Now, I don’t want to stop you guys from arguing over points that we’ve covered in long discussions before, but I’d like to be able to make some progress over where we left the model a few months ago (we’ve been engaging in intellectual navel-gazing on this front ever since imo).

@tjwhale I know you’re not wont to be pushy, but I think the discussion started the right way but needs to be focused on where we go from here, and not how we got to where we are, for anything to be accomplished here.

I’m not sure about intra-patch variability, I think it might make more sense to divide the patch into several. So in your example the desert would be one patch and the oasis would be another. I think trying to model them in the same one is going to be difficult.

The reason is that consider a single encounter between two members of different species (A and B). Either there is 10% chance this an oasis and a 90% chance this is in desert (or whatever) and over 1,000,000 interactions these probabilities will disappear and the patch will just be some interpolation between desert and oasis. It will be hard for auto-evo to know how to specialise a species into the desert or oasis as the signals will be mixed.

Or species A only hangs out in the oasis, and therefore it’s like modelling a sub-patch, so if you meet A you know you are in the oasis. So really there are two patches, one desert and one oasis and A is not in the desert patch.

I’m also not sure that it’s wise to have differentiation between the members of a species. I think every one should be considered as genetically identical adults.

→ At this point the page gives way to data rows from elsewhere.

## config.mk

```make
export PLATFORM = sky130hd
export DESIGN_NAME = muldiv_sequencer_flat
export DESIGN_NICKNAME = d
export VERILOG_FILES = /design/src/rtl/muldiv_sequencer_if.sv /design/src/rtl/muldiv_sequencer.sv /design/src/flat_wrapper.sv
export SDC_FILE = /design/constraint.sdc
export NUM_CORES = 1
export LEC_CHECK = 0
export CORE_UTILIZATION = 62
export CTS_BUF_LIST = sky130_fd_sc_hd__clkbuf_2
export CTS_CLUSTER_SIZE = 25
export DETAILED_ROUTE_END_ITERATION = 16
export PLACE_DENSITY = 0.94
export SKIP_CTS_REPAIR_TIMING = 1
export SYNTH_ARGS = -nofsm -noshare
export SYNTH_HDL_FRONTEND = slang
export SYNTH_SLANG_ARGS = --single-unit
```

## constraint.sdc

```tcl
create_clock -name clk -period 6.3 [get_ports clk]
set_clock_uncertainty 0.2 [all_clocks]
set_input_delay 1.26 -clock clk [delete_from_list [all_inputs] [get_ports clk]]
set_output_delay 1.26 -clock clk [all_outputs]
set_load 0.01 [all_outputs]
```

Modelling the combat in the microbe stage alone is going to be very complex, and doing it in the creature stages is already going to be nigh on impossible. And above I was saying how important that modelling is, so that the player intuitvely feels how to upgrade their species so they do better in the CPA, which is huge if we can achieve it.

This does exclude the possibility of, for example, wolves that can kill young bison but not adult ones. In this setup wolves would be completely unable to kill bison as all would start as adults. This also means the model won’t distinguish the advantages and disadvantages of having an egg vs mammalian gestation. How important do you guys think these things are for the model.

Obviously in the running around it is important to let the player choose these things. When modelling them if you hunt species A and it’s a youth for 10% of it’s life then 10% of the time you meet a youth rather than an adult and so this is functionally equivalent to a species which is ~95% as strong as one which is all adults. Is the only issue the wolves vs bison one above or are there others?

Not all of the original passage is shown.